The main focus of this project will be in designing the ATFT algorithm suitable for audio
signals. The ATFT algorithm will be based on the idea of signal decomposition. Once the
signal is decomposed into components, the ATFT of the signal will be constructed by
combining the commonly used quadratic distributions (e.g., Wigner distributions) of each
components. The key to the successful design of ATFT lies in the selection of the signal
decomposition algorithm. The components obtained depend on the basis functions used. For
example, the basis function of the Fourier transform decomposes the signal into tonal
components, and the basis function of the wavelet transform decomposes the signal into
components with good time and scale properties. The components obtained by decomposing a
signal using basis functions with good TF properties may be ideal candidate for ATFT coding.

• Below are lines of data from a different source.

`src/rtl/bicubic_tap_accumulate_pkg.sv`:
```
// Shared constants for the bicubic tap accumulation stage.
// Q11 kernel weights, four taps, 8-bit output pixels.
package bicubic_tap_accumulate_pkg;

  localparam int PROD_W  = 24;
  localparam int ACC_W   = 27;
  localparam int Q_FRAC  = 11;
  localparam int N_TAPS  = 4;
  localparam int PIX_MAX = 255;

  typedef struct packed {
    logic [7:0] pixel;
    logic       clip;
  } pix_t;

endpackage

```
`src/rtl/bicubic_tap_accumulate_if.sv`:
```
// Product-in / pixel-out handshake bundle of the tap accumulator.
// master drives products and out_ready; slave is the accumulator.
interface bicubic_tap_accumulate_if
  import bicubic_tap_accumulate_pkg::*;
#(
  parameter int PW = PROD_W
) ();

  logic                 in_clear;
  logic                 in_valid;
  logic                 in_ready;
  logic signed [PW-1:0] in_product;
  logic                 out_valid;
  logic                 out_ready;
  logic [7:0]           out_pixel;
  logic                 out_clip;

  modport master (
    output in_clear, in_valid, in_product, out_ready,
    input  in_ready, out_valid, out_pixel, out_clip
  );

  modport slave (
    input  in_clear, in_valid, in_product, out_ready,
    output in_ready, out_valid, out_pixel, out_clip
  );

endinterface

```
`src/rtl/bicubic_round_clamp.sv`:
```
// Rounds a Q-format kernel sum (ties toward +inf) and clamps to 0..255.
// Shared by the horizontal and vertical passes.
module bicubic_round_clamp
  import bicubic_tap_accumulate_pkg::*;
#(
  parameter int ACC_WIDTH = ACC_W,
  parameter int FRAC_BITS = Q_FRAC
) (
  input  logic signed [ACC_WIDTH-1:0] sum_i,
  output logic [7:0]                  pixel_o,
  output logic                        clip_o
);

  localparam logic signed [ACC_WIDTH:0] HALF =
    {{(ACC_WIDTH-FRAC_BITS+1){1'b0}}, 1'b1, {(FRAC_BITS-1){1'b0}}};

  logic signed [ACC_WIDTH:0] biased;
  logic signed [ACC_WIDTH:0] r;
  logic                      under;
  logic                      over;

  // One guard bit so the rounding bias can never wrap the sum.
  assign biased = {sum_i[ACC_WIDTH-1], sum_i} + HALF;
  assign r      = biased >>> FRAC_BITS;
  assign under  = r[ACC_WIDTH];
  assign over   = !r[ACC_WIDTH] && (|r[ACC_WIDTH-1:8]);

  always_comb begin
    pixel_o = r[7:0];
    clip_o  = 1'b0;
    if (under) begin
      pixel_o = 8'd0;
      clip_o  = 1'b1;
    end else if (over) begin
      pixel_o = 8'(PIX_MAX);
      clip_o  = 1'b1;
    end
  end

endmodule

```
`src/rtl/bicubic_tap_accumulate.sv`:
```
// Serial 4-tap accumulator behind the stage-1 bicubic multiplier.
// Emits one rounded, clamped pixel per kernel on a valid/ready port.
module bicubic_tap_accumulate
  import bicubic_tap_accumulate_pkg::*;
#(
  parameter int INTER_PRODUCT_WIDTH = PROD_W,
  parameter int ACC_WIDTH           = ACC_W,
  parameter int FRAC_BITS           = Q_FRAC,
  parameter int TAPS                = N_TAPS
) (
  input  logic                    clk,
  input  logic                    rst,
  bicubic_tap_accumulate_if.slave bus
);

  localparam int TW = (TAPS > 1) ? $clog2(TAPS) : 1;

  logic [TW-1:0]               tap_cnt_q, tap_cnt_d;
  logic signed [ACC_WIDTH-1:0] acc_q, acc_d;
  logic signed [ACC_WIDTH-1:0] prod_ext, sum;
  logic                        out_valid_q, out_valid_d;
  logic [7:0]                  out_pixel_q, out_pixel_d;
  logic                        out_clip_q, out_clip_d;
  logic                        in_rdy, in_fire, out_fire, last_tap;
  logic [7:0]                  rc_pixel;
  logic                        rc_clip;

  assign prod_ext = {
    {(ACC_WIDTH-INTER_PRODUCT_WIDTH){bus.in_product[INTER_PRODUCT_WIDTH-1]}},
    bus.in_product
  };

  // Stall only while a finished pixel is stuck in the output register.
  assign in_rdy = !(out_valid_q && !bus.out_ready);

  bicubic_round_clamp #(
    .ACC_WIDTH (ACC_WIDTH),
    .FRAC_BITS (FRAC_BITS)
  ) u_round_clamp (
    .sum_i   (sum),
    .pixel_o (rc_pixel),
    .clip_o  (rc_clip)
  );

  always_ff @(posedge clk) begin
    if (rst) begin
      tap_cnt_q   <= '0;
      acc_q       <= '0;
      out_valid_q <= 1'b0;
      out_pixel_q <= '0;
      out_clip_q  <= 1'b0;
    end else begin
      tap_cnt_q   <= tap_cnt_d;
      acc_q       <= acc_d;
      out_valid_q <= out_valid_d;
      out_pixel_q <= out_pixel_d;
      out_clip_q  <= out_clip_d;
    end
  end

  always_comb begin
    in_fire     = bus.in_valid && in_rdy && !bus.in_clear;
    out_fire    = out_valid_q && bus.out_ready;
    last_tap    = in_fire && (tap_cnt_q == TW'(TAPS-1));
    sum         = ((tap_cnt_q == '0) ? '0 : acc_q) + prod_ext;
    tap_cnt_d   = tap_cnt_q;
    acc_d       = acc_q;
    out_valid_d = out_valid_q;
    out_pixel_d = out_pixel_q;
    out_clip_d  = out_clip_q;
    if (bus.in_clear) begin
      tap_cnt_d = '0;
      acc_d     = '0;
    end else if (in_fire) begin
      acc_d     = sum;
      tap_cnt_d = last_tap ? '0 : tap_cnt_q + TW'(1);
    end
    if (last_tap) begin
      out_valid_d = 1'b1;
      out_pixel_d = rc_pixel;
      out_clip_d  = rc_clip;
    end else if (out_fire) begin
      out_valid_d = 1'b0;
    end
  end

  always_comb begin
    bus.in_ready  = in_rdy;
    bus.out_valid = out_valid_q;
    bus.out_pixel = out_pixel_q;
    bus.out_clip  = out_clip_q;
  end

endmodule

```
`src/flat_wrapper.sv`:
```
// flat-port wrapper written by rule: the top's interface ports become plain ports
module bicubic_tap_accumulate_flat import bicubic_tap_accumulate_pkg::*;
#(
  parameter int INTER_PRODUCT_WIDTH = PROD_W,
  parameter int ACC_WIDTH           = ACC_W,
  parameter int FRAC_BITS           = Q_FRAC,
  parameter int TAPS                = N_TAPS
)
  (clk, rst, bus_in_clear, bus_in_valid, bus_in_product, bus_out_ready, bus_in_ready, bus_out_valid, bus_out_pixel, bus_out_clip);
  bicubic_tap_accumulate_if bus_i ();
  input  logic clk;
  input  logic rst;
  input wire logic [$bits(bus_i.in_clear)-1:0] bus_in_clear;
  input wire logic [$bits(bus_i.in_valid)-1:0] bus_in_valid;
  input wire logic [$bits(bus_i.in_product)-1:0] bus_in_product;
  input wire logic [$bits(bus_i.out_ready)-1:0] bus_out_ready;
  output wire logic [$bits(bus_i.in_ready)-1:0] bus_in_ready;
  output wire logic [$bits(bus_i.out_valid)-1:0] bus_out_valid;
  output wire logic [$bits(bus_i.out_pixel)-1:0] bus_out_pixel;
  output wire logic [$bits(bus_i.out_clip)-1:0] bus_out_clip;
  assign bus_i.in_clear = bus_in_clear;
  assign bus_i.in_valid = bus_in_valid;
  assign bus_i.in_product = bus_in_product;
  assign bus_i.out_ready = bus_out_ready;
  assign bus_in_ready = bus_i.in_ready;
  assign bus_out_valid = bus_i.out_valid;
  assign bus_out_pixel = bus_i.out_pixel;
  assign bus_out_clip = bus_i.out_clip;
  bicubic_tap_accumulate #(.INTER_PRODUCT_WIDTH(INTER_PRODUCT_WIDTH), .ACC_WIDTH(ACC_WIDTH), .FRAC_BITS(FRAC_BITS), .TAPS(TAPS)) u_core (.clk(clk), .rst(rst), .bus(bus_i));
endmodule
```
<file path="config.mk">
export PLATFORM = sky130hd
export DESIGN_NAME = fetch_stage
export DESIGN_NICKNAME = d
export VERILOG_FILES = /design/src/rtl/fetch_stage.sv
export SDC_FILE = /design/constraint.sdc
export NUM_CORES = 1
export LEC_CHECK = 0
export ABC_AREA = 1
export CORE_MARGIN = 2
export CORE_UTILIZATION = 53
export CTS_CLUSTER_SIZE = 10
export DETAILED_ROUTE_END_ITERATION = 6
export GPL_ROUTABILITY_DRIVEN = 0
export PLACE_DENSITY = 0.86
export RECOVER_POWER = 25
export SLEW_MARGIN = 30
export SYNTH_ARGS = -nofsm -noshare
export SYNTH_HDL_FRONTEND = slang
export SYNTH_SLANG_ARGS = --single-unit
</file>
<file path="constraint.sdc">
create_clock -name clk_i -period 2.6 [get_ports clk_i]
set_input_delay 0.52 -clock clk_i [delete_from_list [all_inputs] [get_ports clk_i]]
set_output_delay 0.52 -clock clk_i [all_outputs]
set_load 0.05 [all_outputs]
</file>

It is known in the literature that the Guassion functions provide an optimal TF resolution.
Therefore the signal decomposition in ATFT will be performed by projecting the signal onto
an overcomplete collection of Guassian basis functions. Now the decomposed signal
components represented in terms of ATFT coefficients will contain the joint time and
frequency correlation information.
Also the signal decomposition concept inherent in ATFT will find application in an
important area of audio signal processing known as adaptive denoising.
Adaptive denoising is a novel technique for reducing noise in cases where the spectra
of the signal and noise overlap significantly, and forms the basis for high quality
audio reproduction. Noise (either white or colored) tend to take low magnitude
values on ATFT coefficients. The SNR of an audio signal could be significantly improved
by reconstructing the signal back by suppressing low magnitude ATFT coefficients.
The threshold to decide low magnitude ATFT coefficients could be made signal adaptive or
it could be based on a hard decision. The ATFT coefficients left out after denoising
will be a compact representation of the audio signal. In stage 3 discussed below the
ATFT coefficients will be further processed in order to achieve a low bit-rate coding.
STAGE 3:
The ATFT coefficients may contain perceptually redundant values. Psychoacoustics provides
an analytic model of auditory perception. This model of the human auditory system
establishes a framework under which the ATFT coefficients containing redundant audio
information can be identified. The perceptually relevant ATFT coefficients will be
re-quantized. The re-quantized output will now denote the low bit-rate output of the
audio coder. The re-quantized output could be further compressed by using entropy-based
coding techniques such as Huffman coding. The Huffman coding stage is just an option,
and may be excluded in computationally intensive applications.
STAGE 4:
The ATFT coder could be implemented on a hardware. Processing digital audio and
performing ATFT coding will require a significant amount of memory, computation,
and internal data transfer. The project could be cost-effectively implemented using
digital signal processing (DSP) chips, which are microprocessors tailored to implement
signal processing tasks efficiently. Features that make DSP-based platforms ideally
suited for implementing ATFT coder include: low-power consumption, single-cycle
multiply and multiply-accumulate (MAC) for fast calculation of ATFT coefficients
and quantization, and various memory access modes for efficient data transfer.
The output of the ATFT coder could either be send through a bandlimited communication
network or massively stored in a digital media depending on the application in hand.